Below is a listing; repeat exactly the lines from the one containing "export IMPL_worstSkewPairLatency_ns=0.30" to the one containing "export IMPL_multiInputGateArea_mm2=0.00102", both included.

○ ○ ○ ○

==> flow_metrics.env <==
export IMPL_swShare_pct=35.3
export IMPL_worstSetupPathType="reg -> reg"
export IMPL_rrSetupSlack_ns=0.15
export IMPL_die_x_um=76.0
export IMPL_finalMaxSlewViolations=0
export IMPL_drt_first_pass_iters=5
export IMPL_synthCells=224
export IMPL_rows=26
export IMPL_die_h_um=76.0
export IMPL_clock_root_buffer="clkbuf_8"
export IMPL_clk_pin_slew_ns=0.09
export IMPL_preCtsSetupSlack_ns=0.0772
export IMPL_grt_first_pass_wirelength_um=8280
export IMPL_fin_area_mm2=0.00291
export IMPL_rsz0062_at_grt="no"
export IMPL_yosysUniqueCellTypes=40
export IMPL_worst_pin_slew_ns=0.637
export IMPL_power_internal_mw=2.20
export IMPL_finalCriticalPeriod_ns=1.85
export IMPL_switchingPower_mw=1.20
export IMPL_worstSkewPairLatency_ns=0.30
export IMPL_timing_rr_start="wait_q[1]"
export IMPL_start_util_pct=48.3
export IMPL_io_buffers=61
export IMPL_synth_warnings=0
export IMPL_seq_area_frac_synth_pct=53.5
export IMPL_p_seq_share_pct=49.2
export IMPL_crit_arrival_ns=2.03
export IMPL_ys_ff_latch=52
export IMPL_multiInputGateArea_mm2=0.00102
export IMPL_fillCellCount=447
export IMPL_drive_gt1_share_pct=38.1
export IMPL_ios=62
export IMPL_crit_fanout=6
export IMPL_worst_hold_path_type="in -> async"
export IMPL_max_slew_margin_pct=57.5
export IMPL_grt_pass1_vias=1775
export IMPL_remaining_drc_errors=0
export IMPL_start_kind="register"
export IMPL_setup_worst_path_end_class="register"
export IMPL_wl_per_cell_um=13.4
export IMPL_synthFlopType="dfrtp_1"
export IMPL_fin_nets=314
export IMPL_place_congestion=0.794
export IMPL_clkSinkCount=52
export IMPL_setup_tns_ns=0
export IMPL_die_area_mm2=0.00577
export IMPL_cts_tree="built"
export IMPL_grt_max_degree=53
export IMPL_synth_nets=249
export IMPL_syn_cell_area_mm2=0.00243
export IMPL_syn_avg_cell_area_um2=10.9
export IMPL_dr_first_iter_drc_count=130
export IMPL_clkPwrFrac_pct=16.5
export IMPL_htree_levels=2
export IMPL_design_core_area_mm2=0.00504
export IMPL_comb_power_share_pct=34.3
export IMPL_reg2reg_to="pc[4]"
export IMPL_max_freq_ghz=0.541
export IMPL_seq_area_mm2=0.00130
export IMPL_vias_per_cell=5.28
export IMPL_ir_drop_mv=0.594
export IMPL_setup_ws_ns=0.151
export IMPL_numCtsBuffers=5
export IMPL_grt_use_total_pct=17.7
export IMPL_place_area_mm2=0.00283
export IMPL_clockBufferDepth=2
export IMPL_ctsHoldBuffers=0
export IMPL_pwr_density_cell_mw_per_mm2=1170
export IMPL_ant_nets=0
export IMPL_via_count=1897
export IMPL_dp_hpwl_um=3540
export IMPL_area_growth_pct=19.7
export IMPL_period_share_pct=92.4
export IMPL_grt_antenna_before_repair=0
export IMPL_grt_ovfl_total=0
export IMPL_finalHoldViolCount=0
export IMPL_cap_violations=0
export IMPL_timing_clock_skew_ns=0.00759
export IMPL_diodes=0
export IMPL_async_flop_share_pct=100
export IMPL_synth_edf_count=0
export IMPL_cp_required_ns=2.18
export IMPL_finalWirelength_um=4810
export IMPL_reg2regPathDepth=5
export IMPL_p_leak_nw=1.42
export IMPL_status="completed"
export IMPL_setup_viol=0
==> config.mk <==
export PLATFORM = sky130hd
export DESIGN_NAME = wide_alu_seq_flat
export DESIGN_NICKNAME = d
export VERILOG_FILES = /design/src/rtl/wide_alu_seq_if.sv /design/src/rtl/wide_alu_seq.sv /design/src/flat_wrapper.sv
export SDC_FILE = /design/constraint.sdc
export NUM_CORES = 1
export LEC_CHECK = 0
export CAP_MARGIN = 20
export CORE_ASPECT_RATIO = 1.25
export CORE_MARGIN = 2
export CORE_UTILIZATION = 46
export CTS_CLUSTER_SIZE = 20
export DETAILED_ROUTE_END_ITERATION = 8
export PLACE_DENSITY = 0.79
export SETUP_SLACK_MARGIN = 0.1
export SLEW_MARGIN = 20
export SYNTH_ARGS = -nofsm -noshare
export SYNTH_HDL_FRONTEND = slang
export SYNTH_SLANG_ARGS = --single-unit
==> constraint.sdc <==
create_clock -name clk -period 2.5 [get_ports clk]
set_clock_uncertainty 0.15 [all_clocks]
set_input_delay 0.375 -clock clk [delete_from_list [all_inputs] [get_ports clk]]
set_output_delay 0.375 -clock clk [all_outputs]
set_load 0.02 [all_outputs]
==> src/rtl/wide_alu_seq_if.sv <==
// wide_alu_seq_if: byte-wide bus between the 16-bit sequencer (master) and the
// shared combinational 8-bit ALU (slave).
interface wide_alu_seq_if;
  logic [3:0] alu_cmd;
  logic [7:0] alu_inA;
  logic [7:0] alu_inB;
  logic       alu_sc_i;
  logic [7:0] alu_rslt;
  logic       alu_sc_o;

  modport master (
    output alu_cmd, alu_inA, alu_inB, alu_sc_i,
    input  alu_rslt, alu_sc_o
  );

  modport slave (
    input  alu_cmd, alu_inA, alu_inB, alu_sc_i,
    output alu_rslt, alu_sc_o
  );
endinterface

==> src/rtl/wide_alu_seq.sv <==
// wide_alu_seq: runs one 16-bit operation as two byte steps on a shared 8-bit
// ALU (IDLE -> FIRST -> SECOND -> DONE). Carry/shift bits chain between steps.
// Optional feature macro: WIDE_ALU_SEQ_CIN_EN adds a cin input used as the
// first-step carry/shift-in for add and lsh (0 when the macro is undefined).
module wide_alu_seq (
  input  logic           clk,
  input  logic           reset_n,
  input  logic           start,
  input  logic [3:0]     op,
  input  logic [15:0]    a,
  input  logic [15:0]    b,
`ifdef WIDE_ALU_SEQ_CIN_EN
  input  logic           cin,
`endif
  wide_alu_seq_if.master alu,
  output logic           busy,
  output logic           done,
  output logic [15:0]    result,
  output logic           carry,
  output logic           zero,
  output logic           err
);

  // Operation codes double as ALU commands.
  localparam logic [3:0] OP_ADD = 4'd0;
  localparam logic [3:0] OP_SUB = 4'd1;
  localparam logic [3:0] OP_LSH = 4'd2;
  localparam logic [3:0] OP_ASR = 4'd3;
  localparam logic [3:0] OP_LSR = 4'd4;
  localparam logic [3:0] OP_AND = 4'd6;
  localparam logic [3:0] OP_XOR = 4'd7;

  typedef enum logic [1:0] {S_IDLE, S_FIRST, S_SECOND, S_DONE} state_t;

  state_t      state_q, state_d;
  logic [3:0]  op_q, op_d;
  logic [15:0] a_q, a_d;
  logic [15:0] b_q, b_d;
  logic        cin_q, cin_d;
  logic [15:0] result_q, result_d;
  logic        carry_q, carry_d;
  logic        zero_q, zero_d;
  logic        err_q, err_d;

  logic        cin_in;
  logic        hi_first, sel_hi, logic_op;
  logic [7:0]  a_byte, b_byte;
  logic [3:0]  cmd_s;
  logic [7:0]  ina_s, inb_s;
  logic        sci_s;

`ifdef WIDE_ALU_SEQ_CIN_EN
  assign cin_in = cin;
`else
  assign cin_in = 1'b0;
`endif

  function automatic logic op_legal(input logic [3:0] o);
    case (o)
      OP_ADD, OP_SUB, OP_LSH, OP_ASR, OP_LSR, OP_AND, OP_XOR: return 1'b1;
      default:                                                return 1'b0;
    endcase
  endfunction

  // Right shifts must start at the high byte so its LSB can feed the low byte.
  assign hi_first = (op_q == OP_ASR) || (op_q == OP_LSR);
  assign logic_op = (op_q == OP_AND) || (op_q == OP_XOR);
  assign sel_hi   = (state_q == S_FIRST) ? hi_first : ~hi_first;
  assign a_byte   = sel_hi ? a_q[15:8] : a_q[7:0];
  assign b_byte   = sel_hi ? b_q[15:8] : b_q[7:0];

  // ALU drive for the current byte step; all zero outside FIRST/SECOND.
  always_comb begin
    // NOTE: every combinational output gets a default first so no path leaves it unassigned (no latch).
    cmd_s = 4'd0;
    ina_s = 8'd0;
    inb_s = 8'd0;
    sci_s = 1'b0;
    if (state_q == S_FIRST || state_q == S_SECOND) begin
      ina_s = a_byte;
      inb_s = (op_q == OP_SUB) ? ~b_byte : b_byte;
      case (op_q)
        OP_ADD, OP_SUB: cmd_s = OP_ADD;
        OP_ASR:         cmd_s = (state_q == S_FIRST) ? OP_ASR : OP_LSR;
        default:        cmd_s = op_q;
      endcase
      if (state_q == S_FIRST) begin
        case (op_q)
          OP_ADD, OP_LSH: sci_s = cin_q;
          OP_SUB:         sci_s = 1'b1;
          default:        sci_s = 1'b0;
        endcase
      end else begin
        sci_s = logic_op ? 1'b0 : carry_q;
      end
    end
  end

  assign alu.alu_cmd  = cmd_s;
  assign alu.alu_inA  = ina_s;
  assign alu.alu_inB  = inb_s;
  assign alu.alu_sc_i = sci_s;

  // Next-state and datapath capture.
  always_comb begin
    state_d  = state_q;
    op_d     = op_q;
    a_d      = a_q;
    b_d      = b_q;
    cin_d    = cin_q;
    result_d = result_q;
    carry_d  = carry_q;
    zero_d   = zero_q;
    err_d    = err_q;
    case (state_q)
      S_IDLE: begin
        if (start) begin
          op_d  = op;
          a_d   = a;
          b_d   = b;
          cin_d = cin_in;
          err_d = 1'b0;
          if (op_legal(op)) begin
            state_d = S_FIRST;
          end else begin
            state_d  = S_DONE;
            result_d = 16'h0000;
            carry_d  = 1'b0;
            zero_d   = 1'b1;
            err_d    = 1'b1;
          end
        end
      end
      S_FIRST, S_SECOND: begin
        if (sel_hi) result_d[15:8] = alu.alu_rslt;
        else        result_d[7:0]  = alu.alu_rslt;
        carry_d = logic_op ? 1'b0 : alu.alu_sc_o;
        zero_d  = (result_d == 16'h0000);
        state_d = (state_q == S_FIRST) ? S_SECOND : S_DONE;
      end
      S_DONE:  state_d = S_IDLE;
      default: state_d = S_IDLE;
    endcase
  end

  // State and outcome registers; reset abandons any in-flight operation.
  always_ff @(posedge clk or negedge reset_n) begin
    if (!reset_n) begin
      state_q  <= S_IDLE;
      op_q     <= 4'd0;
      a_q      <= 16'h0000;
      b_q      <= 16'h0000;
      cin_q    <= 1'b0;
      result_q <= 16'h0000;
      carry_q  <= 1'b0;
      zero_q   <= 1'b0;
      err_q    <= 1'b0;
    end else begin
      // NOTE: non-blocking assignments so every flop samples pre-edge values.
      state_q  <= state_d;
      op_q     <= op_d;
      a_q      <= a_d;
      b_q      <= b_d;
      cin_q    <= cin_d;
      result_q <= result_d;
      carry_q  <= carry_d;
      zero_q   <= zero_d;
      err_q    <= err_d;
    end
  end

  assign busy   = (state_q != S_IDLE);
  assign done   = (state_q == S_DONE);
  assign result = result_q;
  assign carry  = carry_q;
  assign zero   = zero_q;
  assign err    = err_q;

endmodule

==> src/flat_wrapper.sv <==
// flat-port wrapper written by rule: the top's interface ports become plain ports
module wide_alu_seq_flat 
  (clk, reset_n, start, op, a, b, busy, done, result, carry, zero, err, alu_alu_cmd, alu_alu_inA, alu_alu_inB, alu_alu_sc_i, alu_alu_rslt, alu_alu_sc_o);
  wide_alu_seq_if alu_i ();
  input  logic clk;
  input  logic reset_n;
  input  logic start;
  input  logic [3:0] op;
  input  logic [15:0] a;
  input  logic [15:0] b;
  output logic busy;
  output logic done;
  output logic [15:0] result;
  output logic carry;
  output logic zero;
  output logic err;
  output wire logic [$bits(alu_i.alu_cmd)-1:0] alu_alu_cmd;
  output wire logic [$bits(alu_i.alu_inA)-1:0] alu_alu_inA;
  output wire logic [$bits(alu_i.alu_inB)-1:0] alu_alu_inB;
  output wire logic [$bits(alu_i.alu_sc_i)-1:0] alu_alu_sc_i;
  input wire logic [$bits(alu_i.alu_rslt)-1:0] alu_alu_rslt;
  input wire logic [$bits(alu_i.alu_sc_o)-1:0] alu_alu_sc_o;
  assign alu_alu_cmd = alu_i.alu_cmd;
  assign alu_alu_inA = alu_i.alu_inA;
  assign alu_alu_inB = alu_i.alu_inB;
  assign alu_alu_sc_i = alu_i.alu_sc_i;
  assign alu_i.alu_rslt = alu_alu_rslt;
  assign alu_i.alu_sc_o = alu_alu_sc_o;
  wide_alu_seq u_core (.clk(clk), .reset_n(reset_n), .start(start), .op(op), .a(a), .b(b), .alu(alu_i), .busy(busy), .done(done), .result(result), .carry(carry), .zero(zero), .err(err));
endmodule
`config.mk`:
```
export PLATFORM = sky130hd
export DESIGN_NAME = mem_arbiter
export DESIGN_NICKNAME = d
export VERILOG_FILES = /design/src/rtl/mem_arb_pkg.sv /design/src/rtl/mem_arb_pick.sv /design/src/rtl/mem_arbiter.sv
export SDC_FILE = /design/constraint.sdc
export NUM_CORES = 1
export LEC_CHECK = 0
export CORE_UTILIZATION = 33
export DETAILED_ROUTE_END_ITERATION = 10
export PLACE_DENSITY_LB_ADDON = 0.12
export SYNTH_ARGS = -nofsm -noshare
export SYNTH_HDL_FRONTEND = slang
export SYNTH_HIERARCHICAL = 1
export SYNTH_SLANG_ARGS = --single-unit
```
`constraint.sdc`:
```
create_clock -name clk -period 3.3 [get_ports clk]
set_input_delay 0.825 -clock clk [delete_from_list [all_inputs] [get_ports clk]]
set_output_delay 0.825 -clock clk [all_outputs]
set_load 0.02 [all_outputs]
```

○ ○ ○ ○

# PROBLEM SOLUTION:
export IMPL_worstSkewPairLatency_ns=0.30
export IMPL_timing_rr_start="wait_q[1]"
export IMPL_start_util_pct=48.3
export IMPL_io_buffers=61
export IMPL_synth_warnings=0
export IMPL_seq_area_frac_synth_pct=53.5
export IMPL_p_seq_share_pct=49.2
export IMPL_crit_arrival_ns=2.03
export IMPL_ys_ff_latch=52
export IMPL_multiInputGateArea_mm2=0.00102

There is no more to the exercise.